Conference: 7th European Computing Conference (ECC '13)
We know that computer assisted educational curricula are much more attention captivating and interesting to children compared with a classic paper and pencil approach to teaching. Educational computer games can easily engage students, captivate and maintain their attention allowing them both learning with teachers and practicing on their own time without the teacher’s direct attention. Overall, computer based instruction increases the motivation and results in faster acquisition of skills. Also, teaching children with developmental disabilities requires special set of tools and methods, due to decreased level of attention towards stimuli presented and lessened capability to learn in the ways typical children do. Therefore, computer based instruction seems to be a good match for these diverse learners because it offers multiple exemplars, interesting and interactive practice with constant feedback, multiplied learning opportunities without direct teacher engagement, and customization to each child’s needs.

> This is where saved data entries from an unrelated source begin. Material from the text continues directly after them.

<file path="config.mk">
export PLATFORM = sky130hd
export DESIGN_NAME = pcn_divider
export DESIGN_NICKNAME = d
export VERILOG_FILES = /design/src/hdl/pcn_pkg.sv /design/src/hdl/pcn_divider.sv
export SDC_FILE = /design/constraint.sdc
export NUM_CORES = 1
export LEC_CHECK = 0
export BUFFER_PORTS_ARGS = -buffer_cell sky130_fd_sc_hd__buf_4
export CELL_PAD_IN_SITES_DETAIL_PLACEMENT = 1
export CELL_PAD_IN_SITES_GLOBAL_PLACEMENT = 2
export CORE_MARGIN = 2
export CORE_UTILIZATION = 25
export DETAILED_ROUTE_END_ITERATION = 6
export GPL_TIMING_DRIVEN = 0
export PLACE_DENSITY = 0.66
export SKIP_CTS_REPAIR_TIMING = 1
export SYNTH_ARGS = -nofsm -noshare
export SYNTH_HDL_FRONTEND = slang
export SYNTH_SLANG_ARGS = --single-unit
</file>
<file path="constraint.sdc">
create_clock -name clk -period 7.87 [get_ports clk]
set_input_delay 0.787 -clock clk [delete_from_list [all_inputs] [get_ports clk]]
set_output_delay 0.787 -clock clk [all_outputs]
set_load 0.02 [all_outputs]
</file>
<file path="src/rtl/core/swmm_pkg.sv">
`timescale 1ns / 1ps
`default_nettype none
// ----------------------------------------------------------------------------
// swmm_pkg: shared types for the sliding window min/max block
// Sample width, request and result payloads, and the scan token that
// travels along the cell chain.
// ----------------------------------------------------------------------------
package swmm_pkg;

    localparam int SAMPLE_BITS = 16;
    localparam int CFG_BITS    = 7;

    typedef logic signed [SAMPLE_BITS-1:0] t_sample;

    typedef struct packed {
        t_sample sample;
        logic    end_of_sequence;
    } t_in;

    typedef struct packed {
        t_sample window_min;
        t_sample window_max;
    } t_out;

    typedef struct packed {
        logic    valid;
        t_sample lo;
        t_sample hi;
    } t_token;

endpackage : swmm_pkg
`default_nettype wire

</file>
<file path="src/rtl/core/swmm_cell.sv">
`timescale 1ns / 1ps
`default_nettype none
// ----------------------------------------------------------------------------
// swmm_cell: one stage of the window chain
// Holds one stored sample, shifted in from the left neighbor on each accepted
// request, and one scan token stage that folds the stored sample into the
// running min/max when this cell lies inside the current window.
// ----------------------------------------------------------------------------
module swmm_cell #(
    parameter int IDX   = 0,
    parameter int WIN_W = 7
) (
    input  wire                  i_clk,
    input  wire                  i_rst_n,
    input  wire                  i_shift,
    input  swmm_pkg::t_sample    i_sample,
    output swmm_pkg::t_sample    o_sample,
    input  wire [WIN_W-1:0]      i_win,
    input  swmm_pkg::t_token     i_tok,
    output swmm_pkg::t_token     o_tok
);

    swmm_pkg::t_sample r_sample;
    swmm_pkg::t_token  r_tok;
    swmm_pkg::t_token  n_tok;
    logic              in_window;

    assign in_window = i_win > WIN_W'(IDX);

    always_comb begin
        n_tok = i_tok;
        if (in_window) begin
            if (r_sample < i_tok.lo) begin
                n_tok.lo = r_sample;
            end
            if (r_sample > i_tok.hi) begin
                n_tok.hi = r_sample;
            end
        end
    end

    // store has no reset, entries beyond the fill count are never folded in
    always_ff @(posedge i_clk) begin
        if (i_shift) begin
            r_sample <= i_sample;
        end
    end

    always_ff @(posedge i_clk) begin
        if (!i_rst_n) begin
            r_tok.valid <= 1'b0;
        end else begin
            r_tok.valid <= n_tok.valid;
        end
        r_tok.lo <= n_tok.lo;
        r_tok.hi <= n_tok.hi;
    end

    assign o_sample = r_sample;
    assign o_tok    = r_tok;

endmodule : swmm_cell
`default_nettype wire

</file>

In this paper we present the expanded LeFCA framework that was proven successful for teaching children with autism basic skills and concepts, and we now tested it across various levels of learners with and without disabilities across 3 different languages: Bosnian-Croatian-Serbian (BHS), Italian and English (US). Within the pilot project, we produced four games for teaching matching, pointing out (based on visual and auditory stimuli) and labeling skills, which are considered to be primary skills needed for learning. We then expanded the frame with adding four more games that teach sorting, categorizing, sequencing and pattern making. The results of our user study, done with 20 participants in three different languages, showed that the created software in native languages was completely clear and user friendly for kids with and without special needs, and that is systematically and developmentally appropriately sequenced for learning. Additionally, we found that children were able to generalize learned skills, through a transfer to a new mediums or environments and their teacher reported that children were very motivated and enjoyed playing the games.